*PROBLEM DESCRIPTION*
Somewhere below are a line with "cp.depth = 5" and a later line with "li1 | - | 738". Output exactly those lines and all lines between them.

*RECORDS SHOWN*
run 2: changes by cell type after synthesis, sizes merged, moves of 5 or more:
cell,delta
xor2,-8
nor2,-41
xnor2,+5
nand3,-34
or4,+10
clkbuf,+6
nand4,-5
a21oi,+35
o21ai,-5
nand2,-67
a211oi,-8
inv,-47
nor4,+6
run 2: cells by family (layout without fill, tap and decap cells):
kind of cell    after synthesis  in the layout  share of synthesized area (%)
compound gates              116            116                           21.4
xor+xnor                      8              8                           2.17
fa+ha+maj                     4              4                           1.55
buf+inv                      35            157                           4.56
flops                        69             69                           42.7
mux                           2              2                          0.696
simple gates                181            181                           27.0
### config.mk
export PLATFORM = sky130hd
export DESIGN_NAME = str_unpack
export DESIGN_NICKNAME = d
export VERILOG_FILES = /design/src/rtl/str_pkg.sv /design/src/rtl/str_unpack.sv
export SDC_FILE = /design/constraint.sdc
export NUM_CORES = 1
export LEC_CHECK = 0
export CORE_MARGIN = 5
export CORE_UTILIZATION = 31
export CTS_BUF_LIST = sky130_fd_sc_hd__clkbuf_16
export DETAILED_ROUTE_END_ITERATION = 16
export PLACE_DENSITY = 0.59
export SYNTH_ARGS = -nofsm -noshare
export SYNTH_HDL_FRONTEND = slang
export SYNTH_SLANG_ARGS = --single-unit
### constraint.sdc
create_clock -name clk -period 4.48 [get_ports clk]
set_clock_uncertainty 0.1 [all_clocks]
set_input_delay 0.672 -clock clk [delete_from_list [all_inputs] [get_ports clk]]
set_output_delay 0.672 -clock clk [all_outputs]
set_load 0.01 [all_outputs]
### src/rtl/str_pkg.sv
// Definitions shared by the stream width-conversion blocks: lane emission order,
// remaining-beat state names and a helper that sizes lane counters.
package str_pkg;

    typedef enum logic {
        LANE_LSB_FIRST = 1'b0,
        LANE_MSB_FIRST = 1'b1
    } lane_order_e;

    typedef enum logic [1:0] {
        ST_EMPTY = 2'd0,
        ST_SHIFT = 2'd1,
        ST_FINAL = 2'd2
    } rem_state_e;

    // Width needed to hold a lane count from 0 up to and including nb.
    function automatic int cnt_width(input int nb);
        return $clog2(nb + 1);
    endfunction

endpackage

### src/rtl/str_unpack.sv
// Wide-to-narrow stream unpacker: splits each upstream word into up_cnt lanes and emits them
// one per downstream beat. Define STR_UNPACK_MSB_FIRST_EN to emit the highest valid lane first.
module str_unpack
    import str_pkg::*;
#(
    parameter int  DATA_UP_WIDTH = 32,
    parameter int  DATA_DN_WIDTH = 8,
    localparam int DATA_NB       = DATA_UP_WIDTH / DATA_DN_WIDTH,
    localparam int CNT_WIDTH     = cnt_width(DATA_NB)
) (
    input  logic                     clk,
    input  logic                     rst,
    input  logic [DATA_UP_WIDTH-1:0] up_data,
    input  logic [CNT_WIDTH-1:0]     up_cnt,
    input  logic                     up_last,
    input  logic                     up_val,
    output logic                     up_rdy,
    output logic [DATA_DN_WIDTH-1:0] dn_data,
    output logic                     dn_last,
    output logic                     dn_val,
    input  logic                     dn_rdy
);

`ifdef STR_UNPACK_MSB_FIRST_EN
    localparam lane_order_e LANE_ORDER = LANE_MSB_FIRST;
`else
    localparam lane_order_e LANE_ORDER = LANE_LSB_FIRST;
`endif

    localparam logic [CNT_WIDTH-1:0] NB_C = CNT_WIDTH'(DATA_NB);

    // MSB-first: move lane n-1 to the top so emission always pulls from the same end.
    function automatic logic [DATA_UP_WIDTH-1:0] align(input logic [DATA_UP_WIDTH-1:0] w,
                                                       input logic [CNT_WIDTH-1:0]     n);
        if (LANE_ORDER == LANE_MSB_FIRST)
            return w << (DATA_DN_WIDTH * (DATA_NB - int'(n)));
        return w;
    endfunction

    function automatic logic [DATA_DN_WIDTH-1:0] head(input logic [DATA_UP_WIDTH-1:0] w);
        if (LANE_ORDER == LANE_MSB_FIRST)
            return w[DATA_UP_WIDTH-1 -: DATA_DN_WIDTH];
        return w[DATA_DN_WIDTH-1:0];
    endfunction

    function automatic logic [DATA_UP_WIDTH-1:0] advance(input logic [DATA_UP_WIDTH-1:0] w);
        if (LANE_ORDER == LANE_MSB_FIRST)
            return w << DATA_DN_WIDTH;
        return w >> DATA_DN_WIDTH;
    endfunction

    logic [DATA_UP_WIDTH-1:0] shreg_q, shreg_d, aligned;
    logic [CNT_WIDTH-1:0]     rem_q, rem_d, n_cnt;
    logic                     last_q, last_d;
    logic                     primed_q;
    logic [DATA_DN_WIDTH-1:0] dn_data_q, dn_data_d;
    logic                     dn_last_q, dn_last_d;
    logic                     dn_val_q, dn_val_d;
    logic                     up_fire, dn_fire;
    rem_state_e               state;

    assign state   = (rem_q == '0) ? ST_EMPTY :
                     (rem_q == CNT_WIDTH'(1)) ? ST_FINAL : ST_SHIFT;
    assign up_rdy  = primed_q & (~dn_val_q | ((state == ST_FINAL) & dn_rdy));
    assign up_fire = up_val & up_rdy;
    assign dn_fire = dn_val_q & dn_rdy;
    assign n_cnt   = (up_cnt > NB_C) ? NB_C : up_cnt;
    assign aligned = align(up_data, n_cnt);

    always_comb begin
        shreg_d   = shreg_q;
        rem_d     = rem_q;
        last_d    = last_q;
        dn_data_d = dn_data_q;
        dn_last_d = dn_last_q;
        dn_val_d  = dn_val_q;
        // A load wins over a plain consume: up_fire implies any pending final beat is taken now.
        if (up_fire) begin
            last_d = up_last;
            if (n_cnt == '0) begin
                shreg_d   = '0;
                rem_d     = up_last ? CNT_WIDTH'(1) : '0;
                dn_data_d = '0;
                dn_last_d = up_last;
                dn_val_d  = up_last;
            end else begin
                shreg_d   = advance(aligned);
                rem_d     = n_cnt;
                dn_data_d = head(aligned);
                dn_last_d = up_last & (n_cnt == CNT_WIDTH'(1));
                dn_val_d  = 1'b1;
            end
        end else if (dn_fire) begin
            if (state == ST_SHIFT) begin
                shreg_d   = advance(shreg_q);
                rem_d     = rem_q - CNT_WIDTH'(1);
                dn_data_d = head(shreg_q);
                dn_last_d = last_q & (rem_q == CNT_WIDTH'(2));
            end else begin
                rem_d     = '0;
                dn_last_d = 1'b0;
                dn_val_d  = 1'b0;
            end
        end
    end

    always_ff @(posedge clk or negedge rst) begin
        if (!rst) begin
            shreg_q   <= '0;
            rem_q     <= '0;
            last_q    <= 1'b0;
            primed_q  <= 1'b0;
            dn_data_q <= '0;
            dn_last_q <= 1'b0;
            dn_val_q  <= 1'b0;
        end else begin
            shreg_q   <= shreg_d;
            rem_q     <= rem_d;
            last_q    <= last_d;
            primed_q  <= 1'b1;
            dn_data_q <= dn_data_d;
            dn_last_q <= dn_last_d;
            dn_val_q  <= dn_val_d;
        end
    end

    assign dn_data = dn_data_q;
    assign dn_last = dn_last_q;
    assign dn_val  = dn_val_q;

endmodule

==> results of run 1 <==
==> registers in the layout (all words and copies together), names as in the netlist <==
name,count
dn_data,8
dn_last,1
dn_val,1
last_q,1
primed_q,1
rem_q,3
shreg_q,24
==> worst max-delay path by stage <==
stage | endpoint | slack (ns)
after CTS | up_rdy | 1.48
after global routing | up_rdy | 1.39
after global placement | shreg_q[7] | 1.39
after floorplan | up_rdy | 2.43
final | up_rdy | 1.48
after detailed placement | shreg_q[7] | 1.39
==> cell families after synthesis <==
logic type                 count (synthesis)  synth area share [%]
DFF                                       39                  51.3
buffers and inverters                     16                  4.74
adders and majority gates                  4                  2.63
muxes                                      1                 0.527
other                                      1                 0.197
and+or+nand+nor                           44                  10.3
AOI/OAI and AO/OA                         72                  30.2
==> layout make-up <==
cell class                      instances  area share, %
Sequential cell                        39           38.1
Multi-Input combinational cell        122           32.6
Timing Repair Buffer                   51           19.6
Clock buffer                            5           4.89
Tap cell                               75           3.67
Inverter                                4          0.587
Clock inverter                          3          0.489
==> synthesized netlist by cell type <==
cell / number
nand2_2: 2
dfrtp_1: 39
ha_1: 4
o21ba_1: 1
buf_4: 2
clkbuf_1: 4
nand3_1: 2
nand4bb_2: 1
buf_6: 1
conb_1: 1
o21ai_1: 11
clkbuf_8: 1
nand2_1: 34
a22o_1: 8
nor3_1: 1
nor2_1: 1
a2bb2oi_2: 9
or2_1: 1
and2_4: 1
mux2i_1: 1
a22oi_1: 1
o21a_1: 1
o311ai_0: 1
buf_2: 4
a21boi_0: 1
a21oi_2: 2
inv_1: 4
nand4_1: 1
a21oi_1: 1
o21ai_0: 19
a21o_4: 1
a2bb2oi_1: 16
==> critical path, cell delays in order <==
cell	delay, ns
clkdlybuf4s50_1	0.56
nand4bb_2	0.21
a21boi_0	0.22
clkdlybuf4s50_1	0.57
==> metal layers <==
metal	vias to the layer above	GRT usage (%)	part of all wire (%)
li1	727	-	-
met1	692	14.4	46
met2	34	18.6	46
met3	7	3.07	6.1
met4	0	4.53	1.7
met5	-	0	0
==> power by group through the flow <==
stage,clock (W),combinational [W],sequential (W)
finish,0.000324,0.000630,0.000637
global route,0.000352,0.000693,0.000661
CTS,0.000334,0.000638,0.000638
detailed placement,0,0.000636,0.000642
global placement,0,0.000620,0.000641
floorplan,0,0.000446,0.000630
==> through the flow <==
step,area (um^2),total power [W],hold WS (ns),util [%]
2_1_floorplan,1900,0.00108,0.276,-
3_3_place_gp,2420,0.00126,0.364,40.7
3_5_place_dp,2420,0.00128,0.364,40.7
4_1_cts,2560,0.00161,0.376,43.0
5_1_grt,2560,0.00171,0.408,43.0
6_report,2560,0.00159,0.375,43.0
==> impl_metrics.ini, run 1 <==
[run_status]
status = finished, final reports clean

[sta]
setup_viol = 0
max_slew_margin_pct = 39.9
rsz0062_at_grt = false
slew_viol_final = 0
period_minus_slack_ns = 3.00
final.setup.tns_ns = 0
fmax_ghz = 0.334
fin_ws_ns = 1.48
period_share_pct = 66.9
worstMarginPinSlew_ns = 0.901
hold_viol = 0

[global_routing]
grt_max_degree = 40
gr-total-overflow = 0
grt_pass1_wl_um = 6900
antenna_found_initial = 0
grt_usage_pct = 11.4
grt_pass1_vias = 1509

[synthesis]
yosysTopAreaCell = dfrtp_1
synthCells = 177
avgSynthCellArea_um2 = 10.7
yosys_warnings = 0
synth_cell_types = 32
synth-seq-area-share_pct = 51.3
netlist.area_leader.share_pct = 51.3
synthesis.area_um2 = 1900
synth.area.top_cells = dfrtp_1, a2bb2oi_1, a2bb2oi_2, nand2_1, o21ai_0
synth_seq_cells = 39
synth_fp_nets = 221

[finish]
fin_cells = 299
synthToLayoutAreaGrowth_pct = 34.7
mostFrequentLayoutCell = clkdlybuf4s50_1
drive_above_1_share_pct = 10.7
seqCellArea_um2 = 976
diodes = 0
layout.filler_cells = 569
multi_input_area_um2 = 835
final_cell_mix = clkdlybuf4s50_1, dfrtp_1, nand2_1
nets = 267

[floorplan]
row_count = 28
io-pin-count = 51
die_h_um = 88.3
die_w_um = 88.3
start_util_pct = 31.9
die_area_um2 = 7800
coreArea_um2 = 5960

[clock_network]
cts_buffers = 5
post_cts_buffers = 0
cts.reportedPaths.clkPinSlew_ns = 0.05
insertion_delay_ns = 0.28
cts_num_sinks = 39
cts-htree-levels = 2
cts_tree = built
ctsResizeCount = 0
cts-root-buf = clkbuf_16
hold_buffers = 0
clock_path_buffers = 2

[worst_setup_path]
crit_type = in2out
required_ns = 3.71
cp_max_fo = 4
crit_arrival_ns = 2.22
ff2ff_setup_slack_ns = 1.82
crit_start = dn_rdy
worstSetupEndpointType = output port
ff2ff_path_depth = 6
timing.rr.end = shreg_q[7]
timing.rr.start = rem_q[0]
crit_path_start_kind = input pin

[routing]
drt-wirelength-per-cell_um = 14.1
num_vias = 1460
dr.pass1.iters = 4
post-route-drc-count = 0
wl_um = 4230
drt_iter0_drc = 79
antenna_left = 0
avgViaCountPerCell = 4.88

[flow_run]
cap_violations = 0

[min_path]
hold_end = last_q
worstHoldPathType = reg2reg
min_from = last_q
min_path_cells = 2

[pwr]
clockPowerShare_pct = 20.4
power_frac_comb_pct = 39.6
p_leak_nw = 1.07
internal_power_w = 0.00109
p_per_area_nw_per_um2 = 621
power_switching_share_pct = 31.3
peakVddDrop_mv = 0.238
switching_power_w = 0.000498
p_seq_share_pct = 40.0

[placement]
placement.io_buffers = 50
place_congestion = 0.828
post-dp-hpwl_um = 2960
dpl.cell_count = 291
pre_cts_slack_ns = 1.39
Note: power is estimated with default switching activity, not from simulation.
==> inputs of run 2 (changes only) <==
Settings changed: PLACE_DENSITY 0.59 to 0.61.
Clock period 4.48 ns to 2.5 ns, I/O delays scaled along.
==> run 2 against run 1 <==
Effect of this change:
- first-iteration DRC count fell by 37%
- clock power rose by 120%
- sequential power rose by 81%
- worst setup slack got worse by 1.4 ns
- critical path depth rose by 1
- final cell count rose by 1.0%
- cell area rose by 2.9%
- global-route usage rose by 0.36 points
- routed wire length rose by 1.6%
- core utilization rose by 1.2 points
- sequential share of layout area fell by 1.1 points
- count of clock-buffer cells in the layout did not move
- critical endpoint unchanged
- highest routed layer unchanged
==> impl_metrics.ini, run 2 (synthesis results as in run 1) <==
[global_routing]
grt_max_degree = 40
antenna_found_initial = 0
grt_pass1_vias = 1516
grt_usage_pct = 11.8
gr-total-overflow = 0
grt_pass1_wl_um = 7130

[flow_run]
cap_violations = 0

[floorplan]
start_util_pct = 31.9
die_h_um = 88.3
die_w_um = 88.3
die_area_um2 = 7800
coreArea_um2 = 5960
io-pin-count = 51
row_count = 28

[worst_setup_path]
cp_max_fo = 4
slowest_delay_ns = 0.56
crit_type = reg2out
worstSetupEndpointType = output port
worst-path-buf-inv = 2
crit_path_start_kind = register
slowest_stage = clkdlybuf4s50_1
required_ns = 2.03
cp.depth = 5
ff2ff_path_depth = 8
crit_start = rem_q[0]
timing.rr.start = rem_q[0]
crit_arrival_ns = 1.95
worstPathCellList = inv_1 > ha_1 > nand4bb_2 > a21boi_0 > clkdlybuf4s50_1
cp_top_family = buffers and inverters

[routing]
drt_iter0_drc = 50
wl_um = 4290
avgViaCountPerCell = 4.81
top_layer = met4
wl_met3_um = 262
met2_length_um = 1880
num_vias = 1454
dr.pass1.iters = 4
met1Wirelength_um = 2090
post-route-drc-count = 0
antenna_left = 0
drt-wirelength-per-cell_um = 14.2

[sta]
worstMarginPinSlew_ns = 0.855
hold_viol = 0
period_minus_slack_ns = 2.42
slew_viol_final = 0
max_slew_margin_pct = 43.0
setup_viol = 0
period_share_pct = 97.0
fmax_ghz = 0.413
final.setup.tns_ns = 0
rsz0062_at_grt = false

[finish]
diodes = 0
drive_above_1_share_pct = 12.3
nets = 270
final_cell_mix = clkdlybuf4s50_1, dfrtp_1, nand2_1
largest-register = shreg_q
utilization_pct = 44.2
mostFrequentLayoutCell = clkdlybuf4s50_1
layout.filler_cells = 578
synthToLayoutAreaGrowth_pct = 38.6
largest_reg_flops = 24

[placement]
post-dp-hpwl_um = 3010
place_congestion = 0.772
placement.io_buffers = 50

[pwr]
p_leak_nw = 1.09
p_per_area_nw_per_um2 = 1140
peakVddDrop_mv = 0.459

[clock_network]
hold_buffers = 0
cts_num_sinks = 39
post_cts_buffers = 0
cts_tree = built
cts.reportedPaths.clkPinSlew_ns = 0.06
cts-root-buf = clkbuf_16
cts-htree-levels = 2
insertion_delay_ns = 0.28
ctsResizeCount = 0
cts_buffers = 5
clock_path_buffers = 2

[min_path]
worstHoldPathType = in2async

[run_status]
status = finished, final reports clean
==> run 2: layer usage <==
metal | track usage, % | up-vias
li1 | - | 738
met1 | 16.1 | 673
met2 | 17.3 | 39
met3 | 3.45 | 4
met4 | 4.95 | 0
met5 | 0 | -
==> run 2: worst register-to-register path: stages (launching register included) <==
cell	delay (ns)
dfrtp_1	0.39
inv_1	0.09
ha_1	0.23
nand4bb_2	0.23
buf_4	0.17
a21o_4	0.30
nand2_2	0.16
buf_12	0.19
a2bb2oi_1	0.18
==> run 2: final timing paths <==
kind	endpoint	slack (ns)
min reg2reg	last_q	0.38
max reg2reg	shreg_q[6]	0.40
min in group clk	last_q	0.38
max	up_rdy	0.08
min	dn_data[3]	0.11
max in group asynchronous	rem_q[1]	1.65
==> run 2: power by group <==
| part | internal (W) | switching (W) |
|---|---|---|
| Clock | 0.000465 | 0.000232 |
| Combinational | 0.000691 | 0.000475 |
| Sequential | 0.000942 | 0.000203 |
| Total | 0.00210 | 0.000911 |
==> run 2: through the flow <==
stage	hold slack (ns)	area (um^2)	worst slack, ns	cells	total power (W)
floorplan	-0.0206	1900	0.608	177	0.00193
detailed placement	0.369	2470	0.224	294	0.00233
global route	0.182	2630	0.00925	302	0.00320
CTS	0.141	2630	0.0664	302	0.00304
finish	0.106	2630	0.0759	302	0.00301
global placement	0.366	2470	0.252	294	0.00230
==> run 2: final cells by class <==
cell class              instances  area [um^2]  area share, %
repair buffers                 54          551           20.9
multi-input cells             122          835           31.7
well taps                      75         93.8           3.56
inverters                       4         15.0          0.570
clock inverters                 3         38.8           1.47
flip-flops and latches         39          976           37.1
clock buffers                   5          125           4.75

*TASK SOLUTION*
cp.depth = 5
ff2ff_path_depth = 8
crit_start = rem_q[0]
timing.rr.start = rem_q[0]
crit_arrival_ns = 1.95
worstPathCellList = inv_1 > ha_1 > nand4bb_2 > a21boi_0 > clkdlybuf4s50_1
cp_top_family = buffers and inverters

[routing]
drt_iter0_drc = 50
wl_um = 4290
avgViaCountPerCell = 4.81
top_layer = met4
wl_met3_um = 262
met2_length_um = 1880
num_vias = 1454
dr.pass1.iters = 4
met1Wirelength_um = 2090
post-route-drc-count = 0
antenna_left = 0
drt-wirelength-per-cell_um = 14.2

[sta]
worstMarginPinSlew_ns = 0.855
hold_viol = 0
period_minus_slack_ns = 2.42
slew_viol_final = 0
max_slew_margin_pct = 43.0
setup_viol = 0
period_share_pct = 97.0
fmax_ghz = 0.413
final.setup.tns_ns = 0
rsz0062_at_grt = false

[finish]
diodes = 0
drive_above_1_share_pct = 12.3
nets = 270
final_cell_mix = clkdlybuf4s50_1, dfrtp_1, nand2_1
largest-register = shreg_q
utilization_pct = 44.2
mostFrequentLayoutCell = clkdlybuf4s50_1
layout.filler_cells = 578
synthToLayoutAreaGrowth_pct = 38.6
largest_reg_flops = 24

[placement]
post-dp-hpwl_um = 3010
place_congestion = 0.772
placement.io_buffers = 50

[pwr]
p_leak_nw = 1.09
p_per_area_nw_per_um2 = 1140
peakVddDrop_mv = 0.459

[clock_network]
hold_buffers = 0
cts_num_sinks = 39
post_cts_buffers = 0
cts_tree = built
cts.reportedPaths.clkPinSlew_ns = 0.06
cts-root-buf = clkbuf_16
cts-htree-levels = 2
insertion_delay_ns = 0.28
ctsResizeCount = 0
cts_buffers = 5
clock_path_buffers = 2

[min_path]
worstHoldPathType = in2async

[run_status]
status = finished, final reports clean
==> run 2: layer usage <==
metal | track usage, % | up-vias
li1 | - | 738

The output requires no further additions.